From the entries below, gather each line containing the word "digits".

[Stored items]
================

This design comes from an exercise in tuning for small area, a short achievable clock period and few clock cycles per item on the open sky130 flow, not from production work.
No functional check of the RTL was part of any run shown here.

File: design/flow/config.mk
export PLATFORM = sky130hd
export DESIGN_NAME = ct_meas
export DESIGN_NICKNAME = ct_meas
export VERILOG_FILES = /design/flow/design.v
export SDC_FILE = /design/flow/constraint.sdc
export NUM_CORES = 4
export LEC_CHECK = 0
export CAP_MARGIN = 20
export CORE_MARGIN = 2
export CORE_UTILIZATION = 40
export SETUP_SLACK_MARGIN = 5
export SLEW_MARGIN = 20
File: design/flow/constraint.sdc
create_clock -name core_clock -period 10.0 [get_ports {clk}]
set_input_delay 2.0000 -clock core_clock [delete_from_list [all_inputs] [get_ports {clk}]]
set_output_delay 2.0000 -clock core_clock [all_outputs]
set_load 0.01 [all_outputs]
File: design/flow/design.v
module ct_meas (
    input  wire        clk,
    input  wire        rst,         
    input  wire        start,       
    input  wire        mode,        
    input  wire [1:0]  chan,        
    input  wire [15:0] raw,         
    output wire        ready,
    output reg         done,
    output reg         accept,
    output reg  [1:0]  chan_next,
    output wire [34:0] ohms,
    output wire [15:0] vmv,
    output wire [27:0] digits,      
    output wire        alert
);
    localparam [1:0] F_IDLE = 2'd0,
                     F_INIT = 2'd1,
                     F_DIV  = 2'd2;
    localparam [26:0] VDIV = 27'd48904255;     
    reg [1:0]  state;
    reg [15:0] s;
    reg [1:0]  ch;
    reg        md;
    reg        slo, shi;       
    reg        nodiv;          
    reg [26:0] rem;            
    reg [4:0]  cnt;            
    reg        first;          
    reg [1:0]  xb;             
    reg        qd;             
    reg [34:0] q;
    reg [27:0] bcd;
    reg        fin;            
    reg        b_md, b_neg, b_acc;
    reg [1:0]  b_ch, b_cn;
    reg        vneg;           
    reg        rmode;          
    wire neg  = s[15];
    wire last = (cnt == 5'd1);
    assign ohms   = q;
    assign vmv    = q[15:0] ^ {16{vneg}};
    assign digits = bcd;
    assign alert  = rmode && (q[34:7] == 28'd0) && (q[6:0] <= 7'd80);
    assign ready = (state == F_IDLE) || (state == F_INIT && nodiv) ||
                   (state == F_DIV && last);
    wire take = start && ready;
    wire signed [15:0] sraw = raw;
    wire in_lo  = (sraw <= 16'sd8000);
    wire in_hi  = (sraw >= 16'sd24000);
    wire in_pos = !raw[15] && (raw != 16'd0);
    wire in_acc = (!in_lo && !in_hi) || (chan == 2'd3 && in_lo) ||
                  (chan == 2'd0 && in_hi);
    wire in_nodiv = !mode && (!in_acc || !in_pos);
    wire       acc_i = md || (!slo && !shi) || (ch == 2'd3 && slo) ||
                       (ch == 2'd0 && shi);
    wire [1:0] cn_i  = (md || acc_i) ? ch : slo ? ch + 2'd1 : ch - 2'd1;
    wire [1:0] lsel = s[14] ? 2'd3 : (s[13] || ch != 2'd3) ? 2'd2 : s[12] ? 2'd1 : 2'd0;
    reg [15:0] r_init;
    reg [4:0]  k_init;
    reg [1:0]  x_init;
    always @(*) begin
        case ({ch, lsel})
            {2'd0, 2'd3}: begin r_init = 16'd15776; k_init = 5'd6; x_init = 2'b00; end
            {2'd0, 2'd2}: begin r_init = 16'd3944; k_init = 5'd7; x_init = 2'b00; end
            {2'd1, 2'd3}: begin r_init = 16'd9750; k_init = 5'd8; x_init = 2'b00; end
            {2'd1, 2'd2}: begin r_init = 16'd2437; k_init = 5'd9; x_init = 2'b10; end
            {2'd2, 2'd3}: begin r_init = 16'd6250; k_init = 5'd10; x_init = 2'b00; end
            {2'd2, 2'd2}: begin r_init = 16'd6250; k_init = 5'd10; x_init = 2'b00; end
            {2'd3, 2'd3}: begin r_init = 16'd10437; k_init = 5'd11; x_init = 2'b10; end
            {2'd3, 2'd2}: begin r_init = 16'd2609; k_init = 5'd12; x_init = 2'b01; end
            {2'd3, 2'd1}: begin r_init = 16'd2609; k_init = 5'd12; x_init = 2'b01; end
            {2'd3, 2'd0}: begin r_init = 16'd0; k_init = 5'd18; x_init = 2'b10; end
            default: begin r_init = 16'bx; k_init = 5'bx; x_init = 2'bx; end
        endcase
    end
    wire [26:0] rem_init = md ? {2'b0, {s, 9'd373} ^ {25{neg}}} : {11'd0, r_init};
    wire [4:0]  cnt_init = md ? 5'd8 : k_init;
    wire [1:0]  xb_init  = md ? {neg, neg} : x_init;
    reg [19:0] kc;
    always @(*) begin
        case (ch)
            2'd0:    kc = 20'd986;
            2'd1:    kc = 20'd9750;
            2'd2:    kc = 20'd100000;
            default: kc = 20'd668000;
        endcase
    end
    wire [5:0]  c_nx  = {cnt - 5'd1, 1'b0};
    wire [15:0] vtail = neg ? 16'd58368 : 16'd8192;
    wire [3:0]  vi1   = c_nx[3:0] - 4'd1;
    wire [3:0]  vi2   = c_nx[3:0] - 4'd2;
    wire [5:0]  ki1   = c_nx - 6'd17;
    wire [5:0]  ki2   = c_nx - 6'd18;
    wire [1:0]  xb_nx = (state == F_INIT) ? xb_init :
                        md ? {c_nx >= 6'd2 && vtail[vi1], c_nx >= 6'd2 && vtail[vi2]}
                           : {c_nx >= 6'd18 && kc[ki1[4:0]], c_nx >= 6'd18 && kc[ki2[4:0]]};
    reg [27:0] kb6;
    always @(*) begin
        case ({b_md, b_ch})
            3'd0:    kb6 = 28'hFFFF67A;    
            3'd1:    kb6 = 28'hFFF68B6;    
            3'd2:    kb6 = 28'hFF66666;    
            3'd3:    kb6 = 28'hF998666;    
            default: kb6 = 28'h6666666;
        endcase
    end
    wire        sgn   = rem[26];
    wire [26:0] t     = {rem[25:0], xb[1]};
    wire [26:0] dvs   = md ? VDIV : {11'd0, s};
    wire [26:0] ad_a  = fin ? bcd[26:0] : t;
    wire [26:0] ad_b  = fin ? kb6[26:0] : (dvs ^ {27{!sgn}});
    wire        ad_c  = fin ? (b_md ? b_neg : qd) : !sgn;
    wire [27:0] ad_s  = {1'b0, ad_a} + {1'b0, ad_b} + {27'd0, ad_c};
    wire        qb1   = !ad_s[26];
    wire        sgn2  = ad_s[26];
    wire [26:0] t2    = {ad_s[25:0], xb[0]};
    wire [26:0] ad2_s = t2 + (dvs ^ {27{!sgn2}}) + {26'd0, !sgn2};
    wire [26:0] rem_n = ad2_s;
    wire        qb2   = !ad2_s[26];
    function automatic [27:0] add3(input [27:0] b);
        integer n;
        reg [3:0] d;
        begin
            for (n = 0; n < 7; n = n + 1) begin
                d = b[4*n +: 4];
                add3[4*n+3] = d[3] | (d[2] & d[1]) | (d[2] & d[0]);
                add3[4*n+2] = (d[3] & d[0]) | (d[2] & !d[1] & !d[0]);
                add3[4*n+1] = (d[3] & !d[0]) | (!d[2] & d[1]) | (d[1] & d[0]);
                add3[4*n+0] = (d[3] & !d[0]) | (!d[3] & !d[2] & d[0]) |
                              (d[2] & d[1] & !d[0]);
            end
        end
    endfunction
    integer i;
    wire qin1 = md ? qb1 : (qd && !first);
    wire qin2 = md ? qb2 : qb1;
    wire [27:0] adj1   = add3(bcd);
    wire [27:0] bcd_h  = {adj1[26:0], qin1};
    wire [27:0] adj2   = add3(bcd_h);
    wire [27:0] bcd_sh = {adj2[26:0], qin2};
    reg [19:0] kneg;
    always @(*) begin
        case ({b_md, b_ch})
            3'd0:    kneg = 20'd1047590;  
            3'd1:    kneg = 20'd1038826;  
            3'd2:    kneg = 20'd948576;   
            3'd3:    kneg = 20'd380576;   
            default: kneg = 20'd0;
        endcase
    end
    wire [20:0] lo_s  = {1'b0, q[19:0]} + {1'b0, kneg} + {20'd0, !b_md && qd};
    wire [14:0] hi_m1 = q[34:20] - 15'd1;
    wire [34:0] q_cor = {(!b_md && !lo_s[20]) ? hi_m1 : q[34:20], lo_s[19:0]};
    wire [27:0] xs    = {bcd[27] ^ kb6[27] ^ ad_s[27], ad_s[26:0]};
    wire [6:0]  dcy;
    genvar g;
    generate
        for (g = 0; g < 6; g = g + 1) begin : dcarry
            assign dcy[g] = xs[4*g+4] ^ bcd[4*g+4] ^ kb6[4*g+4];
        end
    endgenerate
    assign dcy[6] = (bcd[27] & kb6[27]) | (ad_s[27] & (bcd[27] ^ kb6[27]));
    reg [27:0] bcd_cor;
    always @(*) begin
        for (i = 0; i < 7; i = i + 1)
            bcd_cor[4*i +: 4] = dcy[i] ? xs[4*i +: 4] : xs[4*i +: 4] - 4'd6;
    end
    always @(posedge clk) begin
        if (take) begin
            s     <= raw;
            ch    <= chan;
            md    <= mode;
            slo   <= in_lo;
            shi   <= in_hi;
            nodiv <= in_nodiv;
        end
        rem   <= (state == F_INIT) ? rem_init : rem_n;
        cnt   <= (state == F_INIT) ? cnt_init : cnt - 5'd1;
        xb    <= xb_nx;
        qd    <= qb2;
        first <= (state == F_INIT);
        if (state == F_INIT) begin
            b_md  <= md;
            b_neg <= neg;
            b_ch  <= ch;
            b_acc <= acc_i;
            b_cn  <= cn_i;
        end
        if (fin) begin
            q         <= q_cor;
            bcd       <= bcd_cor;
            accept    <= b_acc;
            chan_next <= b_cn;
            vneg      <= b_md && b_neg;
            rmode     <= !b_md;
        end else if (first) begin
            q   <= {33'd0, qin1, qin2};
            bcd <= {26'd0, qin1, qin2};
        end else begin
            q   <= {q[32:0], qin1, qin2};
            bcd <= bcd_sh;
        end
        if (rst) begin
            state <= F_IDLE;
            fin   <= 1'b0;
            done  <= 1'b0;
        end else begin
            done <= fin;
            fin  <= (state == F_INIT && nodiv) || (state == F_DIV && last);
            case (state)
                F_IDLE: if (take) state <= F_INIT;
                F_INIT: state <= nodiv ? (take ? F_INIT : F_IDLE) : F_DIV;
                default: if (last) state <= take ? F_INIT : F_IDLE;
            endcase
        end
    end
endmodule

================

▶ Answer area
    output wire [27:0] digits,      
    assign digits = bcd;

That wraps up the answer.